Richard Pazdur, acting director of the FDA's Office of Hematology and Oncology Products, explained that "the Real-Time Oncology Review programme allows the FDA to access key data prior to the official submission of the application, allowing the review team to begin their review earlier and communicate with the sponsor prior to the application's actual submission."
The new approval was backed by data from the Phase III ECHELON-2 trial. The study compared Adcetris plus CHP chemotherapy consisting of cyclophosphamide, doxorubicin and prednisone, with the CHOP regimen comprised of cyclophosphamide, doxorubicin, vincristine and prednisone. According to Seattle Genetics, ECHELON-2 demonstrated that combination treatment with Adcetris plus CHP was superior to CHOP for progression-free survival (PFS), cutting the risk of progression, death or receipt of subsequent anticancer chemotherapy to treat residual or progressive disease by 29 percent.

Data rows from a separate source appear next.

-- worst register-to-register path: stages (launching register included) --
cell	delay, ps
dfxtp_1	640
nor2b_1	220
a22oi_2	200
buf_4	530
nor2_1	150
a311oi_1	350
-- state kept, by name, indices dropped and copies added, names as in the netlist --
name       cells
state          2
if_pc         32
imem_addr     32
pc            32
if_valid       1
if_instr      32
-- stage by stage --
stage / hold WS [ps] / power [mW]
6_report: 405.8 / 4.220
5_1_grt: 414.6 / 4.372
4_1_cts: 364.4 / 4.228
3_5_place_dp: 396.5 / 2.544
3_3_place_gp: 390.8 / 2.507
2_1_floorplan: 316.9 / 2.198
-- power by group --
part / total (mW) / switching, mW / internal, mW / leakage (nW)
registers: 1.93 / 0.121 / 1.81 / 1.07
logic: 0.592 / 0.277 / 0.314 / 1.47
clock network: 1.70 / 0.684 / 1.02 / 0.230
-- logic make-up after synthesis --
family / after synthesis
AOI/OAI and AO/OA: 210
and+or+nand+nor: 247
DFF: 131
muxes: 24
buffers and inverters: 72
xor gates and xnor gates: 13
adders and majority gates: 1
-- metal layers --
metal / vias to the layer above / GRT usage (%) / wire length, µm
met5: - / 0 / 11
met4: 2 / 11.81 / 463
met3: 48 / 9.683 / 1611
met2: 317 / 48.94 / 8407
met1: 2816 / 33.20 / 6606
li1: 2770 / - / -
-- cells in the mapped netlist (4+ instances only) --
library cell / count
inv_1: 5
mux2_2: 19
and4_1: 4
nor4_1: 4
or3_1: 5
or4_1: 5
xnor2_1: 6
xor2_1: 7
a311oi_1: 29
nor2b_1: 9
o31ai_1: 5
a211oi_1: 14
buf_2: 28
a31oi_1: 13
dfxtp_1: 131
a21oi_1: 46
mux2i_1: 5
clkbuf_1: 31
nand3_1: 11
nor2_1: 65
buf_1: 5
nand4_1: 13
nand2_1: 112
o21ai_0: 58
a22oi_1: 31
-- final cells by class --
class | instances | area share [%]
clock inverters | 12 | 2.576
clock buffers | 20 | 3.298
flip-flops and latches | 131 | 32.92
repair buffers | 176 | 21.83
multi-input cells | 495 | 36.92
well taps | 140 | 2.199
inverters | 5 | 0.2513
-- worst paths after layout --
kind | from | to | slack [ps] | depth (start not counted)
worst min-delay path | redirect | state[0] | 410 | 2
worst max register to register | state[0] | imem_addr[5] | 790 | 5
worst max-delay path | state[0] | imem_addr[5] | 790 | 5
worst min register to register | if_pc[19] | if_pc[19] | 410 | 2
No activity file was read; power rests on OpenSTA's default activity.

Further, the company said Adcetris plus CHP was superior on the key secondary endpoint of overall survival compared to CHOP, adding that significance was also reached for all other key secondary endpoints, including PFS in patients with sALCL. Specifically, Seattle Genetics reported that the complete remission rate was 68 percent versus 56 percent in the Adcetris combination and CHOP groups, respectively, while the objective response rates were 83 percent versus 72 percent. Results will be presented next month at the American Society of Hematology(ASH) annual meeting.
The FDA awarded breakthrough therapy status to Adcetris for patients with treatment-naïve PTCL earlier this month. The therapy, which Seattle Genetics co-develops with Takeda, has been cleared in the US for a number of indications, most recently gaining approval for use in certain patients with advanced Hodgkin's lymphoma.